The sentence intentionally misleads you because most readers first parse "complex" as an adjective and "houses" as a noun, making "married" the verb of the sentence, which doesn't make any sense and which causes the structure of the sentence to fall apart if you keep reading it that way.
It's a fun little optical illusion of grammar.
Shit, I just finally parsed it correctly. Complex is a noun. At first I just thought it was just word salad arranged in such a way it takes a long time to figure out, ie: there are a lot of syntactically correct ways of starting the sentence, but none of them pan out.
The distance of the first flight by the Wright brothers was less than the length of the C-5 Galaxy cargo floor.

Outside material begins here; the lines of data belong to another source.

$ cat src/rtl/booth_pkg.sv
// Shared types and defaults for the round-robin Booth multiplier scheduler.
package booth_pkg;

  typedef enum logic [1:0] {
    IDLE,
    LOAD,
    WAIT,
    RESP
  } state_t;

  localparam int unsigned DEF_N_REQ   = 4;
  localparam int unsigned DEF_W       = 8;
  localparam int unsigned DEF_TIMEOUT = 64;

  function automatic int unsigned prod_w(input int unsigned w);
    return 2 * w;
  endfunction

endpackage

$ cat src/rtl/rr_pick.sv
// Combinational rotate-priority select: first asserted req at ptr, ptr+1, ... mod N_REQ.
module rr_pick
  import booth_pkg::*;
#(
  parameter int unsigned N_REQ = DEF_N_REQ,
  parameter int unsigned ID_W  = $clog2(DEF_N_REQ)
) (
  input  logic [N_REQ-1:0] req,
  input  logic [ID_W-1:0]  ptr,
  output logic             any,
  output logic [ID_W-1:0]  id
);

  localparam int unsigned SW = ID_W + 1;

  logic [N_REQ-1:0] rot;
  logic [SW-1:0]    sum;

  // Rotating the doubled vector puts req[ptr] at bit 0, so a plain low-first scan is round-robin.
  always_comb begin
    rot = N_REQ'({req, req} >> ptr);
    any = 1'b0;
    id  = '0;
    sum = '0;
    for (int unsigned i = 0; i < N_REQ; i++) begin
      if (!any && rot[i]) begin
        any = 1'b1;
        sum = {1'b0, ptr} + SW'(i);
        if (sum >= SW'(N_REQ)) begin
          sum = sum - SW'(N_REQ);
        end
        id = sum[ID_W-1:0];
      end
    end
  end

endmodule

$ cat src/rtl/booth_mul_sched.sv
// Round-robin scheduler sharing one sequential Booth multiplier among N_REQ requesters.
// Optional WAIT watchdog enabled by defining BOOTH_SCHED_TIMEOUT_EN.
module booth_mul_sched
  import booth_pkg::*;
#(
  parameter int unsigned N_REQ   = DEF_N_REQ,
  parameter int unsigned W       = DEF_W,
  parameter int unsigned TIMEOUT = DEF_TIMEOUT
) (
  input  logic                     clk,
  input  logic                     rst,
  input  logic [N_REQ-1:0]         req,
  input  logic [N_REQ*W-1:0]       op_a,
  input  logic [N_REQ*W-1:0]       op_b,
  output logic [N_REQ-1:0]         ack,
  output logic                     rsp_valid,
  output logic [$clog2(N_REQ)-1:0] rsp_id,
  output logic [prod_w(W)-1:0]     rsp_prod,
  output logic                     rsp_err,
  output logic                     mul_start,
  output logic [W-1:0]             mul_a,
  output logic [W-1:0]             mul_b,
  input  logic                     mul_done,
  input  logic [prod_w(W)-1:0]     mul_prod
);

  localparam int unsigned ID_W = $clog2(N_REQ);
  localparam int unsigned PW   = prod_w(W);

  if (N_REQ < 2 || TIMEOUT < 1) begin : g_cfg_check
    $error("booth_mul_sched: N_REQ must be >= 2 and TIMEOUT >= 1");
  end

  state_t            state_q, state_d;
  logic [ID_W-1:0]   ptr_q, ptr_d;
  logic [ID_W-1:0]   win_q, win_d;
  logic              arm_q, arm_d;
  logic [N_REQ-1:0]  ack_q, ack_d;
  logic              mul_start_q, mul_start_d;
  logic [W-1:0]      mul_a_q, mul_a_d;
  logic [W-1:0]      mul_b_q, mul_b_d;
  logic              rsp_valid_q, rsp_valid_d;
  logic [ID_W-1:0]   rsp_id_q, rsp_id_d;
  logic [PW-1:0]     rsp_prod_q, rsp_prod_d;
  logic              rsp_err_q, rsp_err_d;
  logic              timed_out;

  logic              pick_any;
  logic [ID_W-1:0]   pick_id;

  rr_pick #(
    .N_REQ (N_REQ),
    .ID_W  (ID_W)
  ) u_rr_pick (
    .req (req),
    .ptr (ptr_q),
    .any (pick_any),
    .id  (pick_id)
  );

`ifdef BOOTH_SCHED_TIMEOUT_EN
  localparam int unsigned CNT_W = $clog2(TIMEOUT + 1);

  logic [CNT_W-1:0] cnt_q, cnt_d;

  // Held at zero outside WAIT, so it starts from zero on every WAIT entry.
  always_comb begin
    cnt_d     = '0;
    timed_out = 1'b0;
    if (state_q == WAIT) begin
      cnt_d     = cnt_q + 1'b1;
      timed_out = (cnt_q == CNT_W'(TIMEOUT - 1));
    end
  end

  always_ff @(posedge clk) begin
    if (rst) begin
      cnt_q <= '0;
    end else begin
      cnt_q <= cnt_d;
    end
  end
`else
  assign timed_out = 1'b0;
`endif

  always_comb begin
    state_d     = state_q;
    ptr_d       = ptr_q;
    win_d       = win_q;
    arm_d       = arm_q;
    ack_d       = '0;
    mul_start_d = 1'b0;
    mul_a_d     = mul_a_q;
    mul_b_d     = mul_b_q;
    rsp_valid_d = 1'b0;
    rsp_id_d    = rsp_id_q;
    rsp_prod_d  = rsp_prod_q;
    rsp_err_d   = rsp_err_q;

    case (state_q)
      IDLE: begin
        if (pick_any) begin
          state_d     = LOAD;
          win_d       = pick_id;
          mul_a_d     = op_a[pick_id*W +: W];
          mul_b_d     = op_b[pick_id*W +: W];
          ack_d       = N_REQ'(1) << pick_id;
          mul_start_d = 1'b1;
          arm_d       = 1'b0;
        end
      end
      LOAD: begin
        state_d = WAIT;
      end
      WAIT: begin
        // A done level still high from the previous operation is ignored until seen low once.
        if (!mul_done) begin
          arm_d = 1'b1;
        end
        if (arm_q && mul_done) begin
          state_d     = RESP;
          rsp_valid_d = 1'b1;
          rsp_id_d    = win_q;
          rsp_prod_d  = mul_prod;
          rsp_err_d   = 1'b0;
        end else if (timed_out) begin
          state_d     = RESP;
          rsp_valid_d = 1'b1;
          rsp_id_d    = win_q;
          rsp_prod_d  = '0;
          rsp_err_d   = 1'b1;
        end
      end
      RESP: begin
        state_d = IDLE;
        ptr_d   = (win_q == ID_W'(N_REQ - 1)) ? '0 : win_q + 1'b1;
      end
      default: begin
        state_d = IDLE;
      end
    endcase
  end

  always_ff @(posedge clk) begin
    if (rst) begin
      state_q     <= IDLE;
      ptr_q       <= '0;
      win_q       <= '0;
      arm_q       <= 1'b0;
      ack_q       <= '0;
      mul_start_q <= 1'b0;
      mul_a_q     <= '0;
      mul_b_q     <= '0;
      rsp_valid_q <= 1'b0;
      rsp_id_q    <= '0;
      rsp_prod_q  <= '0;
      rsp_err_q   <= 1'b0;
    end else begin
      state_q     <= state_d;
      ptr_q       <= ptr_d;
      win_q       <= win_d;
      arm_q       <= arm_d;
      ack_q       <= ack_d;
      mul_start_q <= mul_start_d;
      mul_a_q     <= mul_a_d;
      mul_b_q     <= mul_b_d;
      rsp_valid_q <= rsp_valid_d;
      rsp_id_q    <= rsp_id_d;
      rsp_prod_q  <= rsp_prod_d;
      rsp_err_q   <= rsp_err_d;
    end
  end

  assign ack       = ack_q;
  assign mul_start = mul_start_q;
  assign mul_a     = mul_a_q;
  assign mul_b     = mul_b_q;
  assign rsp_valid = rsp_valid_q;
  assign rsp_id    = rsp_id_q;
  assign rsp_prod  = rsp_prod_q;
  assign rsp_err   = rsp_err_q;

endmodule

$ cat config.mk
export PLATFORM = sky130hd
export DESIGN_NAME = booth_mul_sched
export DESIGN_NICKNAME = d
export VERILOG_FILES = /design/src/rtl/booth_pkg.sv /design/src/rtl/rr_pick.sv /design/src/rtl/booth_mul_sched.sv
export SDC_FILE = /design/constraint.sdc
export NUM_CORES = 1
export LEC_CHECK = 0
export ABC_AREA = 0
export BUFFER_PORTS_ARGS = -buffer_cell sky130_fd_sc_hd__clkbuf_2
export CAP_MARGIN = 30
export CORE_MARGIN = 1
export CORE_UTILIZATION = 44
export DETAILED_ROUTE_END_ITERATION = 7
export PLACE_DENSITY = 0.89
export SYNTH_ARGS = -nofsm -noshare
export SYNTH_HDL_FRONTEND = slang
export SYNTH_SLANG_ARGS = --single-unit
$ cat constraint.sdc
create_clock -name clk -period 4.8 [get_ports clk]
set_input_delay 0.72 -clock clk [delete_from_list [all_inputs] [get_ports clk]]
set_output_delay 0.72 -clock clk [all_outputs]
set_load 0.03 [all_outputs]
==> results.ini <==
[critical_path]
critical_path.n_buffers_inverters = 2
worstReg2RegEnd = mul_b[3]
timing.critical_path.max_delay_family = compound AO/OA/AOI/OAI gates
worst_setup_path_start_kind = input pin
reg2regPathDepth = 6
rrSetupSlack_ns = 2.56
timing.critical_path.slowest_stage_cell = a2bb2oi_4
critical_path_class = input pin to flop
critical_path_peak_fanout = 20
critPathMaxStageDelay_ns = 0.54
crit_arrival_ns = 2.55
critical_path_cell_count = 7
critical_path.endpoint_type = flop
crit-reg2reg-launch = ptr_q[0]
worstPathRequired_ns = 4.94
path_cells = clkbuf_2 > nor2b_4 > nor2_1 > a2bb2oi_4 > buf_4 > mux2i_1 > o221ai_1
startpoint = req[0]
worst_setup_path_endpoint = mul_b[3]

[grt]
track_usage_pct = 20.5
grt_first_pass_wirelength_um = 8390
grt_start_max_net_pins = 30
globalRouteOverflowTotal = 0
antenna_found_initial = 0
first_global_vias = 2002

[routing]
number_of_detailed_route_iterations_in_the_first_pass = 4
post-route-drc-count = 0
via_count = 2118
drt_iter0_markers = 66
drt-total-wl_um = 5290
postRouteAntennaNets = 0
post_dr_wirelength_cell_um = 12.5
routed_via_density = 5.00

[logic_synthesis]
synth_area_per_cell_um2 = 9.28
synthesis_stage_register_bit_count = 47
net_count_of_the_mapped_netlist = 330
number_of_flops_mapped_to_enable_cells_by_yosys = 0
post_synth_instance_area_um2 = 2210
ys.warnings.count = 0
synth_instances = 238
synth.distinct_cells = 33
synth-main-ff-cell = dfxtp_1
synthArstFlopShare_pct = 0
seq_area_frac_synth_pct = 42.6

[run_status]
status = completed

[place]
detailed_place_hpwl_um = 4060
finalWeightedCongestion = 0.802
place.detailed.instances = 416
place.port_buffers = 126

[sta]
pins_over_slew_limit = 0
layout_worst_path_cycle_share_pct = 50.4
worst_slew_margin_rel_pct = 38.1
setup_repair_after_global_routing_missed_its_margin = no
finalCriticalPeriod_ns = 2.42
achievable_freq_ghz = 0.413
fin_tns_setup_ns = 0
fin_skew_ns = 0.00631
timing_hold_violations_final = 0
whs_ns = 0.458
worst_slew_pin_slew_ns = 0.929
timing.final.setup_violations = 0

[die]
fp.dieH_um = 72.8
placement_rows = 25
core-area_um2 = 4790
num_io_pins = 128
die-width_um = 72.8
die-area_um2 = 5310
initial_utilization_pct = 46.1

[pwr]
power.leakage_uw = 0.00134
power.switching_uw = 451
power.internal_uw = 743
netSwitchingFraction_pct = 37.8
p_clk_share_pct = 19.9
cellPowerDensity_nw_per_um2 = 406
vdd_drop_max_v = 0.000260
p_seq_share_pct = 41.8
power_frac_comb_pct = 38.4

[cts]
cts_sinks = 47
post_cts_resized = 0
numCtsBuffers = 5
clock_insertion_delay_worst_skew_ns = 0.30
clock_tree_from_tritoncts = built
post-cts-setup-buffer-count = 0
htree_levels = 2
cts_buffer_depth = 2
clock-root-buffer = clkbuf_8
clk_transition_reported_paths_ns = 0.08
holdBufCountCts = 0

[finish]
drive_gt1_share_pct = 42.6
nNetsFinal = 449
insertedDiodeCount = 0
layout-area-overhead-vs-synth_pct = 33.2
post_layout_nonfiller_instances = 424

[worst_hold_path]
holdCritPathClass = flop to flop

[run]
drv_cap = 0

==> how the worst min path moves through the flow <==
stage | startpoint | endpoint | slack [ns] | depth (start not counted)
6_report | rsp_prod[2] | rsp_prod[2] | 0.46 | 2
5_1_grt | rsp_prod[14] | rsp_prod[14] | 0.48 | 2
4_1_cts | rsp_prod[14] | rsp_prod[14] | 0.46 | 2
3_5_place_dp | mul_b[1] | mul_b[1] | 0.45 | 2
3_3_place_gp | rsp_prod[12] | rsp_prod[12] | 0.44 | 2
2_1_floorplan | win_q[1] | rsp_id[1] | 0.45 | 2
==> state kept, by name (all words and copies together), names as in the netlist <==
| register | cells |
|---|---|
| arm_q | 1 |
| rsp_prod | 16 |
| state_q | 2 |
| rsp_id | 2 |
| rsp_valid | 1 |
| ack | 4 |
| mul_start | 1 |
| mul_a | 8 |
| ptr_q | 2 |
| win_q | 2 |
| mul_b | 8 |
==> cells by family after synthesis <==
group | count (synthesis) | synth area share, %
compound gates | 45 | 16.3
buf+inv | 20 | 5.44
flops | 47 | 42.6
fa+ha+maj | 5 | 2.83
simple gates | 85 | 16.8
mux | 35 | 15.9
other cells | 1 | 0.170
==> power groups by stage <==
| stage | Clock [µW] | Sequential (µW) | Combinational (µW) |
|---|---|---|---|
| finish | 237 | 498 | 458 |
| global route | 261 | 507 | 501 |
| CTS | 246 | 498 | 456 |
| detailed placement | 0 | 506 | 456 |
| global placement | 0 | 504 | 440 |
| floorplan | 0 | 602 | 240 |
==> stage by stage <==
| stage | util [%] | worst slack, ns | cell area (µm²) | power (µW) |
|---|---|---|---|---|
| floorplan | - | 2.79 | 2210 | 842 |
| finish | 61.5 | 2.38 | 2940 | 1190 |
| detailed placement | 59.4 | 1.88 | 2840 | 963 |
| global route | 61.5 | 2.21 | 2940 | 1270 |
| global placement | 59.4 | 2.13 | 2840 | 944 |
| CTS | 61.2 | 2.20 | 2930 | 1200 |
==> worst reg2reg max path: cells and delay by family, from the launching register on <==
kind,cells,cell delay [ns]
multiplexers,1,0.27
AO/OA/AOI/OAI,2,0.68
buffers and inverters,1,0.43
flip-flops,1,0.43
AND/OR/NAND/NOR,2,0.28
==> Yosys cell counts, drive strengths merged, types with 2 or more instances <==
master	number	area share, %
nand2	57	9.7
dfxtp	47	43
mux2i	35	16
a21oi	23	5.6
nor2	17	2.9
o221ai	16	8.6
buf	10	3.7
clkbuf	6	1.1
ha	5	2.8
inv	4	0.68
nor2b	4	1.5
o21ai	2	0.62
==> routing by layer <==
| metal | track usage, % | vias to the layer above | routed length, µm |
|---|---|---|---|
| li1 | - | 1057 | - |
| met1 | 20.7 | 961 | 2130 |
| met2 | 39.5 | 89 | 2680 |
| met3 | 5.25 | 11 | 364 |
| met4 | 8.50 | 0 | 102 |
| met5 | 0 | - | 0 |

(Not sure this is a fact, but...) Legend has it that Franz Schubert had composed his Fantasia in F Minor (a duet; four hands, one piano) with a lady in mind, whom he liked (loved?). In one section, he deliberately composed the notes to meet or sometimes cross over. In order to play the notes, the hands of the two players have to come into contact. So, he deliberately wrote that part in such a way as to be able to touch the hand of the girl he liked.

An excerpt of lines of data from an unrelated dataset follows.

`config.mk`:
```
export PLATFORM = sky130hd
export DESIGN_NAME = stage_fetch_q
export DESIGN_NICKNAME = d
export VERILOG_FILES = /design/src/rtl/fetch_pkg.sv /design/src/rtl/fetch_queue.sv /design/src/rtl/stage_fetch_q.sv
export SDC_FILE = /design/constraint.sdc
export NUM_CORES = 1
export LEC_CHECK = 0
export ABC_CLOCK_PERIOD_IN_PS = 3700
export BUFFER_PORTS_ARGS = -buffer_cell sky130_fd_sc_hd__buf_2
export CAP_MARGIN = 20
export CORE_UTILIZATION = 63
export DETAILED_ROUTE_END_ITERATION = 10
export PLACE_DENSITY = 0.86
export SETUP_SLACK_MARGIN = 0.4
export SYNTH_ARGS = -nofsm -noshare
export SYNTH_HDL_FRONTEND = slang
export SYNTH_SLANG_ARGS = --single-unit
```
`constraint.sdc`:
```
create_clock -name clk -period 3.7 [get_ports clk]
set_clock_uncertainty 0.2 [all_clocks]
set_input_delay 0.185 -clock clk [delete_from_list [all_inputs] [get_ports clk]]
set_output_delay 0.185 -clock clk [all_outputs]
set_load 0.02 [all_outputs]
```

I forget where exactly in the piece this happens, but I believe it's in the contrapuntal section from bars 474 to 512.
You may think you saw your dog have an erection, but you’re probably wrong. A dogs full erection is a sight to be seen and honestly quite humbly.
A blue whale's penis is longer than a human being – 10 feet (3 meters).
The tortoise penis is a large disgusting pulsating bulb when “erect”. Don’t Google it (I know you will).
I’m not sure these facts are happy, but I find them amusing.
Speaking of amusing: bananas are radioactive. Blew my mind when I first found out that one of my favorite fruits has a healthy-but-non-zero amount of a radioactive isotope.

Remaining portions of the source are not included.